→ **Work request**:
From the records below, print exactly the lines starting at the one containing "internal [W] |" and ending at the one containing "results of run", ends included, and nothing else.

→ **Provided information**:
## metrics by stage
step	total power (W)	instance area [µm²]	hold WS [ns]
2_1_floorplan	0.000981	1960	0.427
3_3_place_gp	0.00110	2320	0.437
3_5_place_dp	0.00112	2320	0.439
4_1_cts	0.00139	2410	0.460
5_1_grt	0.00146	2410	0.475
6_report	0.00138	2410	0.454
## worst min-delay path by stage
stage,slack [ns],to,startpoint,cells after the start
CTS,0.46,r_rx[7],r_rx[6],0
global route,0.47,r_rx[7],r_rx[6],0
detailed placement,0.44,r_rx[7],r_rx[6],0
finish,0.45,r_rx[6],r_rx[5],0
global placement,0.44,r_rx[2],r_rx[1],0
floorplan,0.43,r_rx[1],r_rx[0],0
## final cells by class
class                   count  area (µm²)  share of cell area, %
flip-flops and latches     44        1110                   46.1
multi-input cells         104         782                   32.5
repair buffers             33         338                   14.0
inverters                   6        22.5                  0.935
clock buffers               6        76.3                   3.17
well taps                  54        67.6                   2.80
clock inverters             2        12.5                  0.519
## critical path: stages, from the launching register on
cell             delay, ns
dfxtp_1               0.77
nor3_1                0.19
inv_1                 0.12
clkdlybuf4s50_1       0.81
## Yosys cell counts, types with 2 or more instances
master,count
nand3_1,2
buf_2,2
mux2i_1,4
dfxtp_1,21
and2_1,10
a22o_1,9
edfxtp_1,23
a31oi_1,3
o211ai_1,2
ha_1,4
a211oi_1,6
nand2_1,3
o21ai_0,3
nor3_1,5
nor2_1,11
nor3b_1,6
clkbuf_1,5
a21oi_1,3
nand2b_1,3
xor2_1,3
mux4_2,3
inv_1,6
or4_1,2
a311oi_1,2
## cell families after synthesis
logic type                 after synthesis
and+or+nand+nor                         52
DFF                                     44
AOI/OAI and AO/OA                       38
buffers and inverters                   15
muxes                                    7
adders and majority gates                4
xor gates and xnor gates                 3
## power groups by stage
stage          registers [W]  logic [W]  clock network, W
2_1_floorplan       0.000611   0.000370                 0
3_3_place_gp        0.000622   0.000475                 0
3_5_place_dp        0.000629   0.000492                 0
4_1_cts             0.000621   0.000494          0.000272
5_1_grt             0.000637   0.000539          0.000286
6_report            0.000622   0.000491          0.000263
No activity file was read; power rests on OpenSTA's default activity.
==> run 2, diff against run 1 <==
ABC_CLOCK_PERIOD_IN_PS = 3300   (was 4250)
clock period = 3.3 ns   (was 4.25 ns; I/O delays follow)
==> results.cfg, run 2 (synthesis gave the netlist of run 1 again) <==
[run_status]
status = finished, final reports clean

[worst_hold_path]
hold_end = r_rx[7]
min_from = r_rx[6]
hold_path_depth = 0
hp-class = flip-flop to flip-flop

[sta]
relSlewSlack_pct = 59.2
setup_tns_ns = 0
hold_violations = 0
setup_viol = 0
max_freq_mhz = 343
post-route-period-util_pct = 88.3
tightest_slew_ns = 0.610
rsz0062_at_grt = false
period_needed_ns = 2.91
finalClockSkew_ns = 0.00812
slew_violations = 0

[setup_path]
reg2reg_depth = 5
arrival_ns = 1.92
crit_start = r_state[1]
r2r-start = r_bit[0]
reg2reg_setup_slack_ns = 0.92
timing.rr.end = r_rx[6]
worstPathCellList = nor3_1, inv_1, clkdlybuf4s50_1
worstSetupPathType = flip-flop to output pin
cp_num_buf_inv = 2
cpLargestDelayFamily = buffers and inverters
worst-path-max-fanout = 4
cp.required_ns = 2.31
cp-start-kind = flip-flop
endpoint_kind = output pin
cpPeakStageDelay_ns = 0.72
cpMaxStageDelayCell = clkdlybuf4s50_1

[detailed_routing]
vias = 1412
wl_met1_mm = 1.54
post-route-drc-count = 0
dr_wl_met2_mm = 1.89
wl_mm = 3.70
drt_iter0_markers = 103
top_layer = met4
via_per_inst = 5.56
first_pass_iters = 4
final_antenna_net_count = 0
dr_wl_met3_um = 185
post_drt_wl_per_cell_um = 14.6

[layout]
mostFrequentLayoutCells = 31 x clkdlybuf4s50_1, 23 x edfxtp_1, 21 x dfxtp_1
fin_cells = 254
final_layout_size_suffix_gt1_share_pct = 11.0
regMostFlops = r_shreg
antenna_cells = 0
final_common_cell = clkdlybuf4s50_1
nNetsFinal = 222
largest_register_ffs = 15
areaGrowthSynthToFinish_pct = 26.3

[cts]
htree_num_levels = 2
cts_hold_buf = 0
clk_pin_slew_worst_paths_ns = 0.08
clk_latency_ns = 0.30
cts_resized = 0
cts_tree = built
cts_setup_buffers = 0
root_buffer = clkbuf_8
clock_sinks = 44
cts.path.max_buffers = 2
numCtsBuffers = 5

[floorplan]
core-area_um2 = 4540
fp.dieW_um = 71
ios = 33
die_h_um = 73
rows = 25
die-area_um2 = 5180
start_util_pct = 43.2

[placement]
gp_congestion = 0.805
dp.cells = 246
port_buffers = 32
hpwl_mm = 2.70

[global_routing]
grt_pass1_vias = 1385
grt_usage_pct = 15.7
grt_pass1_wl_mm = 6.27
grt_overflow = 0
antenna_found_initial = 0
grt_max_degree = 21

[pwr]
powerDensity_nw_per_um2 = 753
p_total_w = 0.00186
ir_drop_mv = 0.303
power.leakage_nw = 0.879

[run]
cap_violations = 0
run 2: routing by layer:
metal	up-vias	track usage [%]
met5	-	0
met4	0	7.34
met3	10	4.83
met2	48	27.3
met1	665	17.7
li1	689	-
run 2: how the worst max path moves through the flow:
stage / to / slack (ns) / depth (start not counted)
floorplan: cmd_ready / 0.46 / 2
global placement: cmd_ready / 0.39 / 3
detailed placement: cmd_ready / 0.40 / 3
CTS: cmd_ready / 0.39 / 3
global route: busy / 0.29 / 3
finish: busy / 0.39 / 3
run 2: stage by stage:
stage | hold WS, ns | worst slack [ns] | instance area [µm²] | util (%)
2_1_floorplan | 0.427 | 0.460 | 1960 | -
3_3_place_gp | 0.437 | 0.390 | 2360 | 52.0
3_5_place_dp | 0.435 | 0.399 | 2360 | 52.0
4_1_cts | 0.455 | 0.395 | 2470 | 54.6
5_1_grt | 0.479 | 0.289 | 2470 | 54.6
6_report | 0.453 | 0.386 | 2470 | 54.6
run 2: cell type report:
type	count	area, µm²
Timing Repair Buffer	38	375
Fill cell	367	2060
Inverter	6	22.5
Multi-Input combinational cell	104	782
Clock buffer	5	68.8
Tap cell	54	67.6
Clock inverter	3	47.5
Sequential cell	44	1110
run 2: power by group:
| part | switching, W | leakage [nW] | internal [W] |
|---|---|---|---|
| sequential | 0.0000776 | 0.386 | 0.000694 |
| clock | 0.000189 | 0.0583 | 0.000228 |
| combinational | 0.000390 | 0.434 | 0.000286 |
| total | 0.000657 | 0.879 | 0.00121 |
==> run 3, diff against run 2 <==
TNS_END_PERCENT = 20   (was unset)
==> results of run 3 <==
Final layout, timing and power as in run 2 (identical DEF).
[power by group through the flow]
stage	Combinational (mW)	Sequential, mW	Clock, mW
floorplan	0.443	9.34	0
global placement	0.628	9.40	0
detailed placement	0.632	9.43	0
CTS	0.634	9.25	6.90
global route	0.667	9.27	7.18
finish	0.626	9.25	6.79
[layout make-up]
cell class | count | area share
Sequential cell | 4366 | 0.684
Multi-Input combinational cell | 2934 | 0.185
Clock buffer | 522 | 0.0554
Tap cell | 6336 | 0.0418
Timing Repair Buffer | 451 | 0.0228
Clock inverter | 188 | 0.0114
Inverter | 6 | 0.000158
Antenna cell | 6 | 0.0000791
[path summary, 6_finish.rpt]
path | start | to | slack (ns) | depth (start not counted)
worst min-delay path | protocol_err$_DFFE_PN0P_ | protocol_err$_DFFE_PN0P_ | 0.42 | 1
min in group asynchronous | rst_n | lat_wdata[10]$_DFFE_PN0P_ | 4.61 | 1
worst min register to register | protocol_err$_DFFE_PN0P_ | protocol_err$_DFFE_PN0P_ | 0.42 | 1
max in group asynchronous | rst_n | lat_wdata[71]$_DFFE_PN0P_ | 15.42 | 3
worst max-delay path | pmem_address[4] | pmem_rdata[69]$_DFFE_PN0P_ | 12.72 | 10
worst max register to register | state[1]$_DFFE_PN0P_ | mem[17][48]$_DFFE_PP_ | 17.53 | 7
`src/rtl/load_store_unit.sv`:
```
// RV32I memory stage: formats stores, extracts loads, and stalls the pipe until a variable-latency access completes.
// Misaligned or illegal accesses are answered locally with a fault flag and never reach memory.
module load_store_unit #(
  parameter int ADDR_WIDTH = 8
) (
  input  logic                  clock,
  input  logic                  resetn,
  input  logic                  req_valid,
  input  logic                  req_we,
  input  logic [2:0]            req_funct3,
  input  logic [31:0]           req_addr,
  input  logic [31:0]           req_wdata,
  output logic                  req_ready,
  output logic                  stall,
  output logic                  rsp_valid,
  output logic [31:0]           rsp_rdata,
  output logic                  rsp_misaligned,
  output logic                  mem_req,
  output logic                  mem_we,
  output logic [ADDR_WIDTH-3:0] mem_addr,
  output logic [3:0]            mem_be,
  output logic [31:0]           mem_wdata,
  input  logic                  mem_gnt,
  input  logic                  mem_rvalid,
  input  logic [31:0]           mem_rdata
);

  localparam logic [1:0] S_IDLE = 2'd0;
  localparam logic [1:0] S_REQ  = 2'd1;
  localparam logic [1:0] S_WAIT = 2'd2;
  localparam logic [1:0] S_RESP = 2'd3;

  logic [1:0]  state;
  logic [2:0]  op_funct3;
  logic [1:0]  op_off;
  logic        fault;
  logic [3:0]  st_be;
  logic [31:0] st_wdata;
  logic [7:0]  ld_byte;
  logic [15:0] ld_half;
  logic [31:0] ld_data;

  // Address bits above ADDR_WIDTH are deliberately dropped (wrap-around).
  logic unused_addr_hi;
  assign unused_addr_hi = ^req_addr[31:ADDR_WIDTH];

  assign req_ready = (state == S_IDLE);
  assign mem_req   = (state == S_REQ);
  assign rsp_valid = (state == S_RESP);
  assign stall     = ((state == S_IDLE) && req_valid) || (state == S_REQ) || (state == S_WAIT);

  always_comb begin
    fault = 1'b0;
    if (req_we) begin
      fault = (req_funct3 > 3'd2);
    end else begin
      fault = (req_funct3 == 3'd3) || (req_funct3 == 3'd6) || (req_funct3 == 3'd7);
    end
    case (req_funct3)
      3'd1, 3'd5: if (req_addr[0]) fault = 1'b1;
      3'd2:       if (req_addr[1:0] != 2'b00) fault = 1'b1;
      default: ;
    endcase
  end

  always_comb begin
    st_be    = 4'b1111;
    st_wdata = req_wdata;
    case (req_funct3[1:0])
      2'd0: begin
        st_wdata = {4{req_wdata[7:0]}};
        st_be    = 4'b0001 << req_addr[1:0];
      end
      2'd1: begin
        st_wdata = {2{req_wdata[15:0]}};
        st_be    = req_addr[1] ? 4'b1100 : 4'b0011;
      end
      default: ;
    endcase
    if (!req_we) st_be = 4'b0000;
  end

  assign ld_byte = mem_rdata[{op_off, 3'b000} +: 8];
  assign ld_half = op_off[1] ? mem_rdata[31:16] : mem_rdata[15:0];

  always_comb begin
    ld_data = mem_rdata;
    case (op_funct3)
      3'd0:    ld_data = {{24{ld_byte[7]}}, ld_byte};
      3'd1:    ld_data = {{16{ld_half[15]}}, ld_half};
      3'd4:    ld_data = {24'd0, ld_byte};
      3'd5:    ld_data = {16'd0, ld_half};
      default: ld_data = mem_rdata;
    endcase
  end

  always_ff @(posedge clock or negedge resetn) begin
    if (!resetn) begin
      state          <= S_IDLE;
      op_funct3      <= 3'd0;
      op_off         <= 2'd0;
      rsp_rdata      <= 32'd0;
      rsp_misaligned <= 1'b0;
      mem_we         <= 1'b0;
      mem_addr       <= '0;
      mem_be         <= 4'b0000;
      mem_wdata      <= 32'd0;
    end else begin
      case (state)
        S_IDLE: begin
          if (req_valid) begin
            op_funct3 <= req_funct3;
            op_off    <= req_addr[1:0];
            rsp_rdata <= 32'd0;
            if (fault) begin
              rsp_misaligned <= 1'b1;
              state          <= S_RESP;
            end else begin
              rsp_misaligned <= 1'b0;
              mem_we         <= req_we;
              mem_addr       <= req_addr[ADDR_WIDTH-1:2];
              mem_be         <= st_be;
              mem_wdata      <= st_wdata;
              state          <= S_REQ;
            end
          end
        end
        S_REQ: begin
          // A same-cycle rvalid alongside the grant belongs to nothing we issued.
          if (mem_gnt) state <= mem_we ? S_RESP : S_WAIT;
        end
        S_WAIT: begin
          if (mem_rvalid) begin
            rsp_rdata <= ld_data;
            state     <= S_RESP;
          end
        end
        default: state <= S_IDLE;
      endcase
    end
  end

endmodule

```
$ cat src/rtl/lcd_rd_buf.sv
// LCD frame read buffer: fetches DDR bursts into a FWFT FIFO, one burst
// outstanding at a time, restarting from the frame base on each vsync fall.
module lcd_rd_buf
    import lcd_pkg::*;
#(
    parameter int DEPTH       = 16,
    parameter int BURST_LEN   = 8,
    parameter int FRAME_WORDS = lcd_pkg::FRAME_WORDS,
    parameter int ADDR_W      = 24,
    parameter int BASE_ADDR   = 0
) (
    input  logic              lcd_clk,
    input  logic              lcd_rst_n,
    input  logic              ddr_init_done,
    input  logic              lcd_framesync,
    input  logic              ddr_rden,
    output logic [WORD_W-1:0] ddr_data,
    output logic              rd_req,
    output logic [ADDR_W-1:0] rd_addr,
    input  logic              rd_ack,
    input  logic              rd_data_valid,
    input  logic [WORD_W-1:0] rd_data,
    output logic              underflow
);

    localparam int AW  = $clog2(DEPTH);
    localparam int WRW = $clog2(FRAME_WORDS + 1);
    localparam int BW  = $clog2(BURST_LEN + 1);

    rd_state_e        state;
    rd_state_e        state_nxt;
    logic             fs_q;
    logic             fs_fall;
    logic [WRW-1:0]   words_req;
    logic [WRW-1:0]   words_nxt;
    logic [BW-1:0]    beats;
    logic             discard;
    logic             last_beat;
    logic             space_ok;
    logic             more_ok;
    logic             push;
    logic             clr;
    logic [AW:0]      count;
    logic             empty;

    assign fs_fall   = fs_q & ~lcd_framesync;
    assign space_ok  = (DEPTH - int'(count)) >= BURST_LEN;
    assign more_ok   = int'(words_req) < FRAME_WORDS;
    assign last_beat = rd_data_valid && (beats == BW'(BURST_LEN - 1));
    assign rd_addr   = ADDR_W'(BASE_ADDR) + ADDR_W'(words_req);
    assign words_nxt = (int'(words_req) + BURST_LEN >= FRAME_WORDS)
                     ? WRW'(FRAME_WORDS)
                     : words_req + WRW'(BURST_LEN);

    always_ff @(posedge lcd_clk or negedge lcd_rst_n) begin
        if (!lcd_rst_n)
            state <= IDLE;
        else
            state <= state_nxt;
    end

    always_comb begin
        state_nxt = state;
        unique case (state)
            IDLE: begin
                if (fs_fall)
                    state_nxt = FLUSH;
                else if (ddr_init_done)
                    state_nxt = CHECK;
            end
            CHECK: begin
                if (fs_fall)
                    state_nxt = FLUSH;
                else if (!ddr_init_done)
                    state_nxt = IDLE;
                else if (space_ok && more_ok)
                    state_nxt = REQ;
            end
            REQ: begin
                if (fs_fall)
                    state_nxt = FLUSH;
                else if (rd_ack)
                    state_nxt = WAIT;
                else if (!ddr_init_done)
                    state_nxt = IDLE;
            end
            WAIT: begin
                // the burst always drains fully so no stray beat leaks later
                if (last_beat) begin
                    if (discard || fs_fall)
                        state_nxt = FLUSH;
                    else if (!ddr_init_done)
                        state_nxt = IDLE;
                    else
                        state_nxt = CHECK;
                end
            end
            FLUSH:   state_nxt = CHECK;
            default: state_nxt = IDLE;
        endcase
    end

    always_comb begin
        rd_req = 1'b0;
        push   = 1'b0;
        clr    = 1'b0;
        unique case (state)
            REQ:     rd_req = ~fs_fall;
            WAIT:    push   = rd_data_valid & ~discard & ~fs_fall;
            FLUSH:   clr    = 1'b1;
            default: ;
        endcase
    end

    always_ff @(posedge lcd_clk or negedge lcd_rst_n) begin
        if (!lcd_rst_n) begin
            fs_q      <= 1'b1;
            words_req <= '0;
            beats     <= '0;
            discard   <= 1'b0;
            underflow <= 1'b0;
        end else begin
            fs_q <= lcd_framesync;
            if (state == FLUSH)
                words_req <= '0;
            else if (state == REQ && rd_ack && !fs_fall)
                words_req <= words_nxt;
            if (state != WAIT)
                beats <= '0;
            else if (rd_data_valid)
                beats <= beats + 1'b1;
            if (state != WAIT)
                discard <= 1'b0;
            else if (fs_fall)
                discard <= 1'b1;
            if (state == FLUSH)
                underflow <= 1'b0;
            else if (ddr_rden && empty)
                underflow <= 1'b1;
        end
    end

    sync_fifo #(
        .WIDTH (WORD_W),
        .DEPTH (DEPTH)
    ) u_fifo (
        .clk   (lcd_clk),
        .rst_n (lcd_rst_n),
        .clr   (clr),
        .push  (push),
        .din   (rd_data),
        .pop   (ddr_rden),
        .dout  (ddr_data),
        .count (count),
        .empty (empty)
    );

endmodule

→ **Response for this exercise**:
| part | switching, W | leakage [nW] | internal [W] |
|---|---|---|---|
| sequential | 0.0000776 | 0.386 | 0.000694 |
| clock | 0.000189 | 0.0583 | 0.000228 |
| combinational | 0.000390 | 0.434 | 0.000286 |
| total | 0.000657 | 0.879 | 0.00121 |
==> run 3, diff against run 2 <==
TNS_END_PERCENT = 20   (was unset)
==> results of run 3 <==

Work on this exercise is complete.